_Exercise description:_
Nothing but the lines from the start of the records below through the line that has "return f[5:2] == 4'b0110;" should appear, each exactly as given.

Data for analysis section start

<file path="src/rtl/alu_pkg.sv">
// Shared encodings for EX-stage ALU control and the HI/LO multiply/divide unit.
// No logic, no latency; constants and types only.
package alu_pkg;

    localparam logic [3:0] CTL_AND = 4'b0000;
    localparam logic [3:0] CTL_OR  = 4'b0001;
    localparam logic [3:0] CTL_ADD = 4'b0010;
    localparam logic [3:0] CTL_SUB = 4'b0110;
    localparam logic [3:0] CTL_SLT = 4'b0111;
    localparam logic [3:0] CTL_SLL = 4'b1000;
    localparam logic [3:0] CTL_SRL = 4'b1001;

    localparam logic [5:0] F_SLL   = 6'b000000;
    localparam logic [5:0] F_SRL   = 6'b000010;
    localparam logic [5:0] F_JR    = 6'b001000;
    localparam logic [5:0] F_MFHI  = 6'b010000;
    localparam logic [5:0] F_MFLO  = 6'b010010;
    localparam logic [5:0] F_MULT  = 6'b011000;
    localparam logic [5:0] F_MULTU = 6'b011001;
    localparam logic [5:0] F_DIV   = 6'b011010;
    localparam logic [5:0] F_DIVU  = 6'b011011;
    localparam logic [5:0] F_ADD   = 6'b100000;
    localparam logic [5:0] F_SUB   = 6'b100010;
    localparam logic [5:0] F_AND   = 6'b100100;
    localparam logic [5:0] F_OR    = 6'b100101;
    localparam logic [5:0] F_SLT   = 6'b101010;

    typedef enum logic [1:0] {
        AOP_ADD   = 2'b00,
        AOP_SUB   = 2'b01,
        AOP_RTYPE = 2'b10,
        AOP_RSVD  = 2'b11
    } alu_op_e;

    typedef enum logic {
        MDU_IDLE = 1'b0,
        MDU_RUN  = 1'b1
    } mdu_state_e;

    // Low two funct bits of the MDU group: bit1 = divide, bit0 = unsigned.
    typedef enum logic [1:0] {
        MDU_MULT  = 2'b00,
        MDU_MULTU = 2'b01,
        MDU_DIV   = 2'b10,
        MDU_DIVU  = 2'b11
    } mdu_op_e;

    function automatic logic is_mdu_funct(input logic [5:0] f);
        return f[5:2] == 4'b0110;
    endfunction

endpackage

</file>
<file path="src/rtl/alu_ctl_mdu_if.sv">
// EX-stage instruction/operand bus and ALU-control/MDU result bus.
// No logic; master drives instruction fields, slave returns control and HI/LO.
interface alu_ctl_mdu_if #(
    parameter int WIDTH = 32,
    parameter int CTL_W = 4
);
    logic             valid_in;
    logic [1:0]       alu_op;
    logic [5:0]       funct;
    logic [WIDTH-1:0] rs_val;
    logic [WIDTH-1:0] rt_val;
    logic [CTL_W-1:0] alu_ctl;
    logic [1:0]       hi_lo_sel;
    logic [WIDTH-1:0] hi;
    logic [WIDTH-1:0] lo;
    logic             busy;
    logic             stall;
    logic             mdu_done;

    modport master (
        output valid_in, alu_op, funct, rs_val, rt_val,
        input  alu_ctl, hi_lo_sel, hi, lo, busy, stall, mdu_done
    );

    modport slave (
        input  valid_in, alu_op, funct, rs_val, rt_val,
        output alu_ctl, hi_lo_sel, hi, lo, busy, stall, mdu_done
    );
endinterface

</file>
<file path="src/rtl/mdu_iter.sv">
// Iterative multiply (shift-add) / divide (restoring) engine, one bit per cycle.
// Latency: WIDTH cycles after start; hi/lo visible the cycle after done.
// Backpressure: start is accepted only in IDLE; requests while busy are dropped.
module mdu_iter
    import alu_pkg::*;
#(
    parameter int WIDTH = 32
) (
    input  logic             clk,
    input  logic             reset,
    input  logic             start,
    input  mdu_op_e          op,
    input  logic [WIDTH-1:0] a,
    input  logic [WIDTH-1:0] b,
    output logic [WIDTH-1:0] hi,
    output logic [WIDTH-1:0] lo,
    output logic             done,
    output logic             busy
);
    localparam int CW = $clog2(WIDTH);
    localparam logic [CW-1:0] LAST = CW'(WIDTH - 1);

    mdu_state_e       state, state_nxt;
    logic [CW-1:0]    cnt;
    logic             is_div, neg_q, neg_r;
    logic [WIDTH-1:0] acc_hi, acc_lo, opnd;
    logic [WIDTH-1:0] hi_q, lo_q;

    logic             op_signed, sa, sb, load;
    logic [WIDTH-1:0] mag_a, mag_b;
    logic [WIDTH:0]   mul_sum, div_r;
    logic [WIDTH-1:0] div_d, nxt_hi, nxt_lo, res_hi, res_lo;
    logic [2*WIDTH-1:0] prod;
    logic             div_ge;

    always_comb begin
        state_nxt = state;
        case (state)
            MDU_IDLE: if (start) state_nxt = MDU_RUN;
            MDU_RUN:  if (cnt == LAST) state_nxt = MDU_IDLE;
            default:  state_nxt = MDU_IDLE;
        endcase
    end

    assign load      = start && (state == MDU_IDLE);
    assign busy      = (state == MDU_RUN);
    assign done      = busy && (cnt == LAST);
    assign op_signed = (op == MDU_MULT) || (op == MDU_DIV);
    assign sa        = op_signed & a[WIDTH-1];
    assign sb        = op_signed & b[WIDTH-1];
    assign mag_a     = sa ? -a : a;
    assign mag_b     = sb ? -b : b;

    // One iteration step; the remainder always fits WIDTH bits, so the
    // subtraction can be done modulo 2^WIDTH once div_ge is known.
    always_comb begin
        mul_sum = {1'b0, acc_hi} + (acc_lo[0] ? {1'b0, opnd} : '0);
        div_r   = {acc_hi, acc_lo[WIDTH-1]};
        div_ge  = div_r >= {1'b0, opnd};
        div_d   = div_r[WIDTH-1:0] - opnd;
        if (is_div) begin
            nxt_hi = div_ge ? div_d : div_r[WIDTH-1:0];
            nxt_lo = {acc_lo[WIDTH-2:0], div_ge};
        end else begin
            nxt_hi = mul_sum[WIDTH:1];
            nxt_lo = {mul_sum[0], acc_lo[WIDTH-1:1]};
        end
        prod = neg_q ? -{nxt_hi, nxt_lo} : {nxt_hi, nxt_lo};
        if (is_div) begin
            res_hi = neg_r ? -nxt_hi : nxt_hi;
            res_lo = neg_q ? -nxt_lo : nxt_lo;
        end else begin
            res_hi = prod[2*WIDTH-1:WIDTH];
            res_lo = prod[WIDTH-1:0];
        end
    end

    always_ff @(posedge clk) begin
        if (reset) begin
            state  <= MDU_IDLE;
            cnt    <= '0;
            is_div <= 1'b0;
            neg_q  <= 1'b0;
            neg_r  <= 1'b0;
            acc_hi <= '0;
            acc_lo <= '0;
            opnd   <= '0;
            hi_q   <= '0;
            lo_q   <= '0;
        end else begin
            state <= state_nxt;
            if (load) begin
                cnt    <= '0;
                is_div <= op[1];
                // Divide-by-zero keeps the all-ones quotient unsigned.
                neg_q  <= (sa ^ sb) & ~(op[1] & (b == '0));
                neg_r  <= sa;
                acc_hi <= '0;
                acc_lo <= op[1] ? mag_a : mag_b;
                opnd   <= op[1] ? mag_b : mag_a;
            end else if (busy) begin
                cnt    <= cnt + 1'b1;
                acc_hi <= nxt_hi;
                acc_lo <= nxt_lo;
                if (done) begin
                    hi_q <= res_hi;
                    lo_q <= res_lo;
                end
            end
        end
    end

    assign hi = hi_q;
    assign lo = lo_q;

endmodule

</file>
<file path="src/rtl/alu_ctl_mdu.sv">
// EX-stage ALU-control decode plus HI/LO multiply/divide unit with stall output.
// Latency: decode combinational; MDU result WIDTH+1 cycles after start.
// Backpressure: stall holds MDU/MFHI/MFLO in EX while the engine is busy.
module alu_ctl_mdu
    import alu_pkg::*;
#(
    parameter int WIDTH = 32,
    parameter int CTL_W = 4
) (
    input  logic         clk,
    input  logic         reset,
    alu_ctl_mdu_if.slave bus
);
    logic [3:0] ctl;
    logic       rtype, is_mdu, is_mf, start, busy;

    always_comb begin
        ctl = CTL_AND;
        case (alu_op_e'(bus.alu_op))
            AOP_ADD: ctl = CTL_ADD;
            AOP_SUB: ctl = CTL_SUB;
            AOP_RTYPE: begin
                case (bus.funct)
                    F_ADD:   ctl = CTL_ADD;
                    F_SUB:   ctl = CTL_SUB;
                    F_AND:   ctl = CTL_AND;
                    F_OR:    ctl = CTL_OR;
                    F_SLT:   ctl = CTL_SLT;
                    F_SLL:   ctl = CTL_SLL;
                    F_SRL:   ctl = CTL_SRL;
                    F_JR:    ctl = CTL_ADD;
                    default: ctl = CTL_AND;
                endcase
            end
            default: ctl = CTL_AND;
        endcase
    end

    assign bus.alu_ctl   = CTL_W'(ctl);
    assign rtype         = (bus.alu_op == AOP_RTYPE);
    assign is_mdu        = rtype & is_mdu_funct(bus.funct);
    assign is_mf         = rtype & ((bus.funct == F_MFHI) | (bus.funct == F_MFLO));
    assign bus.hi_lo_sel = {rtype & (bus.funct == F_MFHI), rtype & (bus.funct == F_MFLO)};
    assign start         = bus.valid_in & is_mdu & ~busy;
    // Only HI/LO consumers and new MDU ops wait; other instructions flow past.
    assign bus.stall     = bus.valid_in & busy & (is_mdu | is_mf);
    assign bus.busy      = busy;

    mdu_iter #(.WIDTH(WIDTH)) u_mdu (
        .clk   (clk),
        .reset (reset),
        .start (start),
        .op    (mdu_op_e'(bus.funct[1:0])),
        .a     (bus.rs_val),
        .b     (bus.rt_val),
        .hi    (bus.hi),
        .lo    (bus.lo),
        .done  (bus.mdu_done),
        .busy  (busy)
    );

endmodule

</file>
<file path="src/flat_wrapper.sv">
// flat-port wrapper written by rule: the top's interface ports become plain ports
module alu_ctl_mdu_flat import alu_pkg::*;
#(
    parameter int WIDTH = 32,
    parameter int CTL_W = 4
)
  (clk, reset, bus_valid_in, bus_alu_op, bus_funct, bus_rs_val, bus_rt_val, bus_alu_ctl, bus_hi_lo_sel, bus_hi, bus_lo, bus_busy, bus_stall, bus_mdu_done);
  alu_ctl_mdu_if #(.WIDTH(WIDTH), .CTL_W(CTL_W)) bus_i ();
  input  logic clk;
  input  logic reset;
  input wire logic [$bits(bus_i.valid_in)-1:0] bus_valid_in;
  input wire logic [$bits(bus_i.alu_op)-1:0] bus_alu_op;
  input wire logic [$bits(bus_i.funct)-1:0] bus_funct;
  input wire logic [$bits(bus_i.rs_val)-1:0] bus_rs_val;
  input wire logic [$bits(bus_i.rt_val)-1:0] bus_rt_val;
  output wire logic [$bits(bus_i.alu_ctl)-1:0] bus_alu_ctl;
  output wire logic [$bits(bus_i.hi_lo_sel)-1:0] bus_hi_lo_sel;
  output wire logic [$bits(bus_i.hi)-1:0] bus_hi;
  output wire logic [$bits(bus_i.lo)-1:0] bus_lo;
  output wire logic [$bits(bus_i.busy)-1:0] bus_busy;
  output wire logic [$bits(bus_i.stall)-1:0] bus_stall;
  output wire logic [$bits(bus_i.mdu_done)-1:0] bus_mdu_done;
  assign bus_i.valid_in = bus_valid_in;
  assign bus_i.alu_op = bus_alu_op;
  assign bus_i.funct = bus_funct;
  assign bus_i.rs_val = bus_rs_val;
  assign bus_i.rt_val = bus_rt_val;
  assign bus_alu_ctl = bus_i.alu_ctl;
  assign bus_hi_lo_sel = bus_i.hi_lo_sel;
  assign bus_hi = bus_i.hi;
  assign bus_lo = bus_i.lo;
  assign bus_busy = bus_i.busy;
  assign bus_stall = bus_i.stall;
  assign bus_mdu_done = bus_i.mdu_done;
  alu_ctl_mdu #(.WIDTH(WIDTH), .CTL_W(CTL_W)) u_core (.clk(clk), .reset(reset), .bus(bus_i));
endmodule
</file>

Data for analysis section end

_Solution for this exercise:_
<file path="src/rtl/alu_pkg.sv">
// Shared encodings for EX-stage ALU control and the HI/LO multiply/divide unit.
// No logic, no latency; constants and types only.
package alu_pkg;

    localparam logic [3:0] CTL_AND = 4'b0000;
    localparam logic [3:0] CTL_OR  = 4'b0001;
    localparam logic [3:0] CTL_ADD = 4'b0010;
    localparam logic [3:0] CTL_SUB = 4'b0110;
    localparam logic [3:0] CTL_SLT = 4'b0111;
    localparam logic [3:0] CTL_SLL = 4'b1000;
    localparam logic [3:0] CTL_SRL = 4'b1001;

    localparam logic [5:0] F_SLL   = 6'b000000;
    localparam logic [5:0] F_SRL   = 6'b000010;
    localparam logic [5:0] F_JR    = 6'b001000;
    localparam logic [5:0] F_MFHI  = 6'b010000;
    localparam logic [5:0] F_MFLO  = 6'b010010;
    localparam logic [5:0] F_MULT  = 6'b011000;
    localparam logic [5:0] F_MULTU = 6'b011001;
    localparam logic [5:0] F_DIV   = 6'b011010;
    localparam logic [5:0] F_DIVU  = 6'b011011;
    localparam logic [5:0] F_ADD   = 6'b100000;
    localparam logic [5:0] F_SUB   = 6'b100010;
    localparam logic [5:0] F_AND   = 6'b100100;
    localparam logic [5:0] F_OR    = 6'b100101;
    localparam logic [5:0] F_SLT   = 6'b101010;

    typedef enum logic [1:0] {
        AOP_ADD   = 2'b00,
        AOP_SUB   = 2'b01,
        AOP_RTYPE = 2'b10,
        AOP_RSVD  = 2'b11
    } alu_op_e;

    typedef enum logic {
        MDU_IDLE = 1'b0,
        MDU_RUN  = 1'b1
    } mdu_state_e;

    // Low two funct bits of the MDU group: bit1 = divide, bit0 = unsigned.
    typedef enum logic [1:0] {
        MDU_MULT  = 2'b00,
        MDU_MULTU = 2'b01,
        MDU_DIV   = 2'b10,
        MDU_DIVU  = 2'b11
    } mdu_op_e;

    function automatic logic is_mdu_funct(input logic [5:0] f);
        return f[5:2] == 4'b0110;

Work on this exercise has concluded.